[Task brief] When the line containing "CTS tree ........................ done" appears in the data below, begin copying there and stop only after the line containing "Number of antenna".

[Opening Given records section]

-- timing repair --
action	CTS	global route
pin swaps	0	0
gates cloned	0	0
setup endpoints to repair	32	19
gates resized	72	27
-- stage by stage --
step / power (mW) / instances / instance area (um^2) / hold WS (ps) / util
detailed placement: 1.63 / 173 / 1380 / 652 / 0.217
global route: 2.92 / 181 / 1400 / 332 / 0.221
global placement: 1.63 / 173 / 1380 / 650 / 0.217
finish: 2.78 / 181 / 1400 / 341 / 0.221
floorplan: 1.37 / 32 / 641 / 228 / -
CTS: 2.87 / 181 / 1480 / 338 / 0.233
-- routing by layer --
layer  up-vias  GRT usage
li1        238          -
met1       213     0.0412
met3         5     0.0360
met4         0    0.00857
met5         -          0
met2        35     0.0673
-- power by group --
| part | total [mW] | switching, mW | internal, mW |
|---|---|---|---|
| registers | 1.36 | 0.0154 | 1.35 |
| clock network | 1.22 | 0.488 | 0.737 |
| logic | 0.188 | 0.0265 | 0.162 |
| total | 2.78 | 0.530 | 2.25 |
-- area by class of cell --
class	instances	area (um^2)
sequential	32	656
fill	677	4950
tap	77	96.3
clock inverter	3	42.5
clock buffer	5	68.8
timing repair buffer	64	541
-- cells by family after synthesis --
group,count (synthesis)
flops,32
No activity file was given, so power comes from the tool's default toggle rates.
==> design.v <==
module Led_Peripheral(
    output reg[15:0]led,
    input [7:0]data_address,
    input [7:0]write_data,
    input wr_en,
    input clk,rst    
);
reg[7:0]data_reg1;
reg[7:0]data_reg2;
reg[7:0]data_add;  
reg[7:0]write_data_reg;
parameter led_control=8'b00000001;
parameter led_data_01=8'b00000010;
parameter led_data_02=8'b00000011;
always@(posedge clk or posedge rst)begin
  if(rst)begin
    led<=16'h0;
    data_reg1<=0;
    data_reg2<=0;
  end else begin
    data_add<=data_address;
    write_data_reg<=write_data;
    if(data_add == led_control) begin
        if(write_data_reg[0]==0)begin
            led<=16'h0;
        end else begin
        led<={data_reg1,data_reg2};
        end
    end 
    else if(data_add == led_data_01)begin
        if(wr_en)begin
            data_reg1<=write_data_reg;
        end
    end
    else if(data_add == led_data_02)begin
        if(wr_en)begin
            data_reg2<=write_data_reg;
        end 
    end else begin
        led<=16'h0;
    end
  end
end
endmodule
module  Rom_for_ledPerpheral(
    output reg wr_en,
    output reg[7:0]data_address,
    output reg[7:0]write_data,
    input clk,rst
);
reg [7:0]rom[0:10];
reg [7:0]wr_ptr;
reg [7:0]pc;
wire [15:0]led;
Led_Peripheral l1(led,data_address,write_data,wr_en,clk,rst);
initial begin
rom[0]=8'h11;   
rom[1]=8'h12;   
rom[2]=8'h5;   
rom[3]=8'h13;   
rom[4]=8'h5;   
rom[5]=8'h14;   
rom[6]=8'h3;   
rom[7]=8'h11;  
rom[8]=8'h12;  
end
reg [1:0]state;
always@(posedge clk or posedge rst)begin 
    if(rst)begin
        state<=0;
        wr_ptr<=0;
        data_address<=0;
        write_data<=0;
        wr_en<=0;
    end else begin
        case(state)
            2'b00:
            begin
                pc<=rom[wr_ptr];    
                state<=2'b01;
            end
            2'b01:
            begin
                case(pc)
                    8'h11: begin state<=10; wr_ptr<=wr_ptr+1; end
                    8'h12: begin state<=10; wr_ptr<=wr_ptr+1; end
                    8'h13: begin state<=10; wr_ptr<=wr_ptr+1; end
                    8'h14: begin state<=10; wr_ptr<=wr_ptr+1; end
                    default: begin state<=0; wr_ptr<=wr_ptr+1; end
                endcase
            end
            2'b10:
            begin
                case(pc)
                    8'h11:
                    begin
                        state<=0;  
                    end
                    8'h12:
                    begin
                        data_address<=8'h1;
                        pc<=rom[wr_ptr];   
                        state<=11;
                    end
                    8'h13:
                    begin
                        data_address<=8'h2;
                        pc<=rom[wr_ptr];    
                        state<=11;
                    end
                    8'h14:
                    begin
                        data_address<=8'h3;
                        pc<=rom[wr_ptr];    
                        state<=11;
                    end
                endcase
            end  
                2'b11: 
                begin
                    wr_en<=1;
                    write_data<=pc;  
                    state<=0;
                end
        endcase
    end
end
endmodule
<file path="./design.v">
module DUT
(
	input		wire				clk_50mhz,
	input		wire				reset,
	input		wire				incrm_cntl,
	input 		wire					decrm_cntl,
	input		wire				shift_cntl,
	input		wire				set,
	input		wire				i_work_enable,
	input		wire				nsyst,
	output 		logic [5:0]			data,
	output  	logic [6:0] 		seven_Display [5:0],
	output		wire				clk_1hz
); 
	logic [5:0] i_initial = 6'b 11_1110;
	logic [6:0]	seven_Bin [5:0];
	logic [6:0]	seven_Hex [1:0];
	logic [3:0]	connect_bus;
	ClockDivider clockDivider(.*);
	counter 		 Counter (.*, .clk(clk_1hz));
	HexDecoder	 hexDecoder1 (.i_data(data[3:0]), .seven_Hex(seven_Hex[0]), .nsyst);
	assign connect_bus[0] = data[4];
	assign connect_bus[1] = data[5];
	assign connect_bus[2] = 0;
	assign connect_bus[3] = 0;
	HexDecoder	 hexDecoder2 (.i_data(connect_bus), .seven_Hex(seven_Hex[1]), .nsyst);
	BinDecoder	 binDecoder (.i_data(data), .seven_Bin, .nsyst);
	MUL 			 mul  (.*);
endmodule
module BinDecoder
(
	input	 	logic [5:0]		i_data,
	input 		wire 			nsyst,
	output  	logic [6:0] 	seven_Bin [5:0]
);
	always_comb
	begin
		logic [2:0] i;
		for (i=0;i<6;i++)
		begin
			if (nsyst)
				seven_Bin[i] <= '1;
			else
				case (i_data[i])
					0:  seven_Bin[i] <= 7'b 1000000;
					1:  seven_Bin[i] <= 7'b 1111001;
				endcase			
		end
	end
endmodule
module ClockDivider
#(
		parameter frequency = 1	
)
(
	input 	wire 				clk_50mhz,
	input 	wire				reset,
	output	logic				clk_1hz
);
	localparam logic [31:0] lp_div_cnt = 50000000/(2*frequency);
	logic [25:0] counter;
	always_ff @(posedge clk_50mhz, negedge reset)
	begin
		if (~reset)
		begin
			counter <= 0;
			clk_1hz <= 0;
		end
		else
		begin
			counter <= counter + 1;
			if(counter == lp_div_cnt)
			begin
				counter <= 0;
				clk_1hz <= !clk_1hz;
			end
		end
	end 
endmodule 
module HexDecoder
(
	input		logic [3:0]		i_data,
	input 		wire 			nsyst,
	output 		logic [6:0]		seven_Hex
);
	always_comb
			if (nsyst)
				case (i_data)
					0:  seven_Hex <= 7'b 1000000;
					1:  seven_Hex <= 7'b 1111001;
					2:  seven_Hex <= 7'b 0100100;
					3:  seven_Hex <= 7'b 0110000;
					4:  seven_Hex <= 7'b 0011001;
					5:  seven_Hex <= 7'b 0010010;
					6:  seven_Hex <= 7'b 0000010;
					7:  seven_Hex <= 7'b 1111000;
					8:  seven_Hex <= 7'b 0000000;
					9:  seven_Hex <= 7'b 0010000;
					10: seven_Hex <= 7'b 0001000;
					11: seven_Hex <= 7'b 0000011;
					12: seven_Hex <= 7'b 1000110;
					13: seven_Hex <= 7'b 0100001;
					14: seven_Hex <= 7'b 0000110;
					15: seven_Hex <= 7'b 0001110;
					default : 	 seven_Hex <= '1;
				endcase
			else 
				seven_Hex <= '1;
endmodule
module MUL
(
	input		logic [6:0]		seven_Hex [1:0],
	input		logic [6:0]		seven_Bin [5:0],
	input 		wire 			nsyst,
	output 		logic [6:0]		seven_Display [5:0]
);
	always_comb
	begin
		seven_Display <= seven_Bin;
		if (nsyst)
		begin
			seven_Display[0] <= seven_Hex[0];
			seven_Display[1] <= seven_Hex[1];
		end
	end
endmodule
module counter
(
	input		wire				clk,
	input		wire				reset,
	input		wire				incrm_cntl,
	input 		wire				decrm_cntl,
	input		wire				shift_cntl,
	input		wire				set,	
	input		logic [5:0]			i_initial,
	input		wire				i_work_enable,
	output		logic [5:0]			data
);
	always_ff @(posedge clk, negedge reset)
		if (~reset) 
			data <= 0;  
		else if (set)
			data <= i_initial;  
		else if (i_work_enable)
		begin
			if (incrm_cntl)
				data <= data + 1;  
			else if (decrm_cntl)
				data <= data - 5;  
			else if (shift_cntl)
			begin
				data[5:1] <= data[4:0];  
				data[0]	<= data[5];
			end
		end
		else
			data <= data;
endmodule
</file>
<file path="./run.sh">
#!/bin/bash
# OpenROAD 26Q1-2900-gdf79404cd8, Yosys 0.63+post, stock flow scripts
make -C /OpenROAD-flow-scripts/flow DESIGN_CONFIG=/design/flow/config.mk WORK_HOME=/design/flow/orfs finish
</file>
<file path="./config.mk">
export PLATFORM = sky130hd
export DESIGN_NAME = DUT
export DESIGN_NICKNAME = DUT
export VERILOG_FILES = /design/flow/design.v
export SDC_FILE = /design/flow/constraint.sdc
export NUM_CORES = 4
export LEC_CHECK = 1
export CORE_UTILIZATION = 30
export SYNTH_HDL_FRONTEND = slang
</file>
<file path="./constraint.sdc">
current_design DUT

set clk_period 5.4
set clk_io_pct 0.2

create_clock -name clk0 -period $clk_period [get_ports {clk_50mhz}]

set non_clock_inputs [all_inputs -no_clocks]
set_input_delay [expr $clk_period * $clk_io_pct] -clock clk0 $non_clock_inputs
set_output_delay [expr $clk_period * $clk_io_pct] -clock clk0 [all_outputs]
</file>
==> notes.md <==
run metrics: number of warnings in the stage logs=31, clk buf depth=2, Final Max Slew Viols=0, yosys simple share=0.250, R2R Path End=clockDivider.counter[24], FF-to-FF Start=clockDivider.counter[0], Slew headroom=0.482, mux share=0.0392, endpoints left unconstrained=12, post-route ant nets=0, Flops after synth=33, Yosys top cell by instances=dfrtp_1, CTS root buf=clkbuf_8, worst vdd ir=0.000103 V, Num CTS Buffers=3, Syn. warnings=0, Seq pwr share=0.568, critical path type=in2out, H-tree Lvls=1, Sw Ratio=0.218, vertical die size=91.3 um, clock skew=0.00215 ns, worst-path fanout max=25, asr flop ratio synth=1.00, largest cells by area after synthesis=dfrtp_1 (34%), buf_4 (8.2%), ha_1 (4.2%), chip area=8340 um^2, dominant cell type by area after synthesis=dfrtp_1, FP Core Util=0.310, Leak=1.17 nW, layout cells sized above 1=0.0629, clock power share=0.315, Final period util=0.742, Final min period=4.00 ns, yosys stat area=2390 um^2, CTS tree=built, Psw=77.7 uW, Most common reg cell=dfrtp_1, Max Fclk=250 MHz, xor+xnor area frac=0.0585, Seq/Total Area, Yosys=0.345, Final Hold Fails=0, flop-to-flop setup slack=3.30 ns, via count=1974, Die W=91.3 um, Top Family by Delay on Critical Path=buffers and inverters, PwrDens=124 nW/um^2, first-pass GRT wire length=8.29 mm, Tot Pwr=356 uW, I/O pins=57, vias in the first global route=1737, drt first-iter violations=44, setup bufs post-CTS=0, Via-to-Cell Ratio=4.89, FILL cells=782, slowest stage delay, CP=0.91 ns, post-synth cell types=50, worst hold path class=reg2reg, worst path bufs/invs=2, Post-Syn Area per Cell=8.52 um^2, setup TNS=0 ns, drt pass-1 iters=4, number of enable flip-flop cells=0, total grt overflow=0, DRC violations left=0, Post-synth top cells=dfrtp_1 (33), buf_4 (26), nand2_1 (19), o21ai_0 (19), nor2_1 (18), Worst Max-Slew Pin Slew=0.778 ns, Logic pwr share=0.117, clk latency late pin=0.27 ns, R2R depth=5, Adder Share, Synth=0.0418, number of cells in Yosys stat=281, Max Cap Viol=0, cts repair resizes=0, worst path required time=4.32 ns, crit path cell chain=clkdlybuf4s50_1 -> nand2_1 -> o21ai_0 -> clkdlybuf4s50_1, Port Buffers=51, RSZ-0062 raised after global routing=false, routed len/inst=11.9 um, status=finished clean, placer congestion estimate=0.802, GRT Total Usage=0.120, register pins left without a clock=6, Final Setup Violations=0, Area Growth Syn to Fin=19.5%, initial antenna violation count=0, aoi share=0.143, Dominant cell area share=0.345, Mapped Cells=281, Int Pwr=278 uW, maximum number of pins on one net before global-route repair=34, Hold Path Depth=1, row cnt=32, placeable core area=7730 um^2, Critical Path AT=2.92 ns, Worst Setup End Kind=output port, # diodes=0, CP max-delay cell=clkdlybuf4s50_1, hold_sp=clockDivider.counter[20], CTS clk-pin slew, worst paths=0.09 ns, Post-Syn Area=2390 um^2, HPWL after DPL=3.53 mm, crit path launch type=primary input, Crit path top cell by count=clkdlybuf4s50_1, worst hold endpoint=clockDivider.counter[20], Logic family by area=simple AND/OR/NAND/NOR gates, CTS hold repair buffers=0, WL final=4.80 mm
[/design/flow/design.v]
module single_port_ram 
#(parameter DATA_WIDTH=32, parameter ADDR_WIDTH=6)
(
	input [(DATA_WIDTH-1):0] data,
	input [(ADDR_WIDTH-1):0] addr,
	input we, clk,
	output [(DATA_WIDTH-1):0] q
);
	reg [DATA_WIDTH-1:0] ram[2**ADDR_WIDTH-1:0];
	reg [ADDR_WIDTH-1:0] addr_reg;
	always @ (posedge clk)
	begin
		if (we)
			ram[addr] <= data;
		addr_reg <= addr;
	end
	assign q = ram[addr_reg];
endmodule
[/design/flow/config.mk]
export PLATFORM = sky130hd
export DESIGN_NAME = single_port_ram
export DESIGN_NICKNAME = single_port_ram
export VERILOG_FILES = /design/flow/design.v
export SDC_FILE = /design/flow/constraint.sdc
export NUM_CORES = 4
export LEC_CHECK = 1
export CORE_UTILIZATION = 40
[/design/flow/run.sh]
#!/bin/bash
# OpenROAD 26Q1-2900-gdf79404cd8, Yosys 0.63+post, stock flow scripts
make -C /OpenROAD-flow-scripts/flow DESIGN_CONFIG=/design/flow/config.mk WORK_HOME=/design/flow/orfs finish
[/design/flow/constraint.sdc]
current_design single_port_ram

set clk_period 54.1
set clk_io_pct 0.2

create_clock -name clk0 -period $clk_period [get_ports {clk}]

set non_clock_inputs [all_inputs -no_clocks]
set_input_delay [expr $clk_period * $clk_io_pct] -clock clk0 $non_clock_inputs
set_output_delay [expr $clk_period * $clk_io_pct] -clock clk0 [all_outputs]
==> impl_report.txt <==
=== SYNTHESIS / PLACE & ROUTE SUMMARY ===
----------------------------------------------------
[Outcome]
  Run status ........................ complete, no violations

[Placement]
  Half-perimeter wire length after placement ........................ 108.6 mm
  GP Congestion ........................ 0.8371
  Total placed cells including tap cells ........................ 5875
  Count of buffers inserted at the top-level ports ........................ 71

[Pwr]
  Leakage component of the power ........................ 27.16 nW
  Reg power frac ........................ 55.1%
  Power density over cell area ........................ 36.23 nW/um2
  Net Sw Frac ........................ 20.85%
  Switching power total ........................ 0.6686 mW
  Internal power component ........................ 2.538 mW
  Gate power share ........................ 4.9%
  Peak supply drop ........................ 34.05 uV
  Clock network power share ........................ 40.0%

[Clock tree]
  CTS-repair resized insts ........................ 0
  Post-CTS setup buffers ........................ 0
  Hold buffers post-CTS ........................ 0
  CTS clk-pin slew, worst paths ........................ 60 ps
  Buffer type at the clock tree root ........................ sky130_fd_sc_hd__clkbuf_16
  Total clock sinks ........................ 2054
  Clock Path Buffers ........................ 3
  CTS Buf Count ........................ 194
  CTS tree ........................ done
  CTS H-tree lvls ........................ 4

[Global routing]
  Via count of the first global-routing pass ........................ 39790
  Maximum number of pins on one net before global-route repair ........................ 87
  Number of antenna violations at the first check in global routing ........................ 7
  Global Route Usage Sum ........................ 22.18%
  Global-route congestion overflow total ........................ 0
  First-pass GRT wire length ........................ 280.6 mm

[Worst setup path]
  Family of cells with the greatest summed delay on the critical path ........................ buffers and inverters
  Crit-path slowest cell ........................ sky130_fd_sc_hd__dfxtp_4
  Crit end category ........................ output port
  CP Depth ........................ 8
  Critical path, cell by cell ........................ buf_12 > buf_4 > buf_4 > mux4_2 > mux4_2 > o22ai_1 > nor2_1 > clkdlybuf4s50_1
  Startpoint Class ........................ flop
  Worst setup path class ........................ reg -> out
  Crit path max fanout ........................ 59
  Required time worst endpoint ........................ 43280 ps
  Endpoint of the worst setup timing path ........................ q[21]
  Worst stage delay on the critical path ........................ 780 ps
  Data arrival time at the worst-slack endpoint ........................ 5800 ps
  Critical path buffer and inverter count ........................ 4

[Final timing]
  Number of endpoints failing setup at the final stage ........................ 0
  Max Freq ........................ 0.06018 GHz
  Total negative slack ........................ 0 ps
  Part of the cycle the worst path needs ........................ 30.72%
  Number of slew-limit violations in the final report ........................ 0
  Min Tclk post-route ........................ 16620 ps
  Pin slew with the least headroom to its limit ........................ 899.7 ps
  Slew Limit Headroom ........................ 40.02%
  Final hold violation count ........................ 0
  Setup repair after global routing missed its margin ........................ no

[Synthesis]
  Post-synthesis cell count ........................ 3298
  Top cells by area in the synthesized netlist ........................ sky130_fd_sc_hd__edfxtp_1, sky130_fd_sc_hd__mux4_2, sky130_fd_sc_hd__mux2i_1
  Count of different cell masters after synthesis ........................ 34
  Cell with the most instances after synthesis ........................ sky130_fd_sc_hd__edfxtp_1
  Number of flip-flops and latches in the synthesized netlist ........................ 2054
  Warnings from Yosys ........................ 1
  Most common library cells after synthesis ........................ sky130_fd_sc_hd__edfxtp_1, sky130_fd_sc_hd__mux4_2, sky130_fd_sc_hd__nor2_1, sky130_fd_sc_hd__mux2i_1, sky130_fd_sc_hd__o22ai_1
  Top cell type's share of synthesized area ........................ 78.85%
  Count of flip-flops with a built-in enable after synthesis ........................ 2048
  Post-synth design cell area ........................ 77990 um2
  Cell type with the highest aggregate area in the netlist ........................ sky130_fd_sc_hd__edfxtp_1
  Seq share, synth ........................ 79.00%
  Proportion of synthesized flip-flops having asynchronous set or reset ........................ 0%
  Avg Cell Area, Syn ........................ 23.65 um2
  Total cell area reported by yosys after synthesis ........................ 77990 um2
  Dominant flop cell ........................ sky130_fd_sc_hd__edfxtp_1
  Number of cell instances after yosys synthesis ........................ 3298

[Die]
  Floorplan core density ........................ 40.37%
  Core box area ........................ 193200 um2
  Total I/O pin count ........................ 72
  Die height ........................ 443.6 um
  Area of the die ........................ 196800 um2
  Overall die width ........................ 443.6 um
  Number of rows created at floorplan ........................ 161

[Flow run]
  Max cap viols ........................ 0
  Total tool warning count ........................ 26

[Routing]
  Via count ........................ 35820
  Wire length per cell ........................ 31.22 um
  Drc violations ........................ 0
  Routed WL ........................ 194.7 mm
  First-iteration detailed-routing DRC count ........................ 2265
  Post-DR vias/cell ........................ 5.743
  DR pass1 iterations ........................ 7
  Tally of nets with antenna violations remaining after routing ........................ 0

[Layout]
  Share of cells above drive strength 1 ........................ 28.47%
  Number of cells in the finished layout apart from fillers ........................ 6238
  Count of fill cells added during filler insertion ........................ 15520
  Flip-flop count of the largest register after layout ........................ 2048
  Top flop regs ........................ ram (2048)
  Register with the most flip-flops ........................ ram
  Area growth from synthesis to layout ........................ 13.49%

[Hold path]
  Classification of the worst-slack hold path ........................ in -> reg

----------------------------------------------------
## metal layers
metal | up-vias | global-route usage (%) | share of wire, % | routed length, um
li1 | 14720 | - | - | -
met1 | 18120 | 26.53 | 31 | 60580
met2 | 2700 | 31.05 | 46 | 90160
met3 | 284 | 19.73 | 20 | 39020
met4 | 6 | 4.328 | 2.5 | 4892
met5 | - | 0.3175 | 0.036 | 70
===== /design/flow/design.v =====
module REG 
#(parameter DATA_WIDTH=32, parameter ADDR_WIDTH=5)
(
	input [(ADDR_WIDTH-1):0] addr,
	input [(DATA_WIDTH-1):0] data,
	input [(ADDR_WIDTH-1):0] addr1,addr2,
	input we, clk,
	output [(DATA_WIDTH-1):0] q1,q2
);
	reg [DATA_WIDTH-1:0] ram[2**ADDR_WIDTH-1:0];
	reg [ADDR_WIDTH-1:0] addr_reg1;
   reg [ADDR_WIDTH-1:0] addr_reg2;
	always @ (posedge clk)
	begin
		if (we)
			ram[addr] <= data;
		addr_reg1 <= addr1;
		addr_reg2 <= addr2;
	end
	assign q1 = ram[addr_reg1];
	assign q2 = ram[addr_reg2];
endmodule
==> flow/run.sh <==
#!/bin/bash
# OpenROAD 26Q1-2900-gdf79404cd8, Yosys 0.63+post, stock flow scripts
make -C /OpenROAD-flow-scripts/flow DESIGN_CONFIG=/design/flow/config.mk WORK_HOME=/design/flow/orfs finish
==> flow/config.mk <==
export PLATFORM = sky130hd
export DESIGN_NAME = alu
export DESIGN_NICKNAME = alu
export VERILOG_FILES = /design/flow/design.v
export SDC_FILE = /design/flow/constraint.sdc
export NUM_CORES = 4
export LEC_CHECK = 1
export CORE_UTILIZATION = 40
==> flow/constraint.sdc <==
current_design alu

set clk_period 7.5
set clk_io_pct 0.2

create_clock -name clk0 -period $clk_period

set non_clock_inputs [all_inputs -no_clocks]
set_input_delay [expr $clk_period * $clk_io_pct] -clock clk0 $non_clock_inputs
set_output_delay [expr $clk_period * $clk_io_pct] -clock clk0 [all_outputs]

[Closing Given records section]

[Answer to this exercise]
  CTS tree ........................ done
  CTS H-tree lvls ........................ 4

[Global routing]
  Via count of the first global-routing pass ........................ 39790
  Maximum number of pins on one net before global-route repair ........................ 87
  Number of antenna violations at the first check in global routing ........................ 7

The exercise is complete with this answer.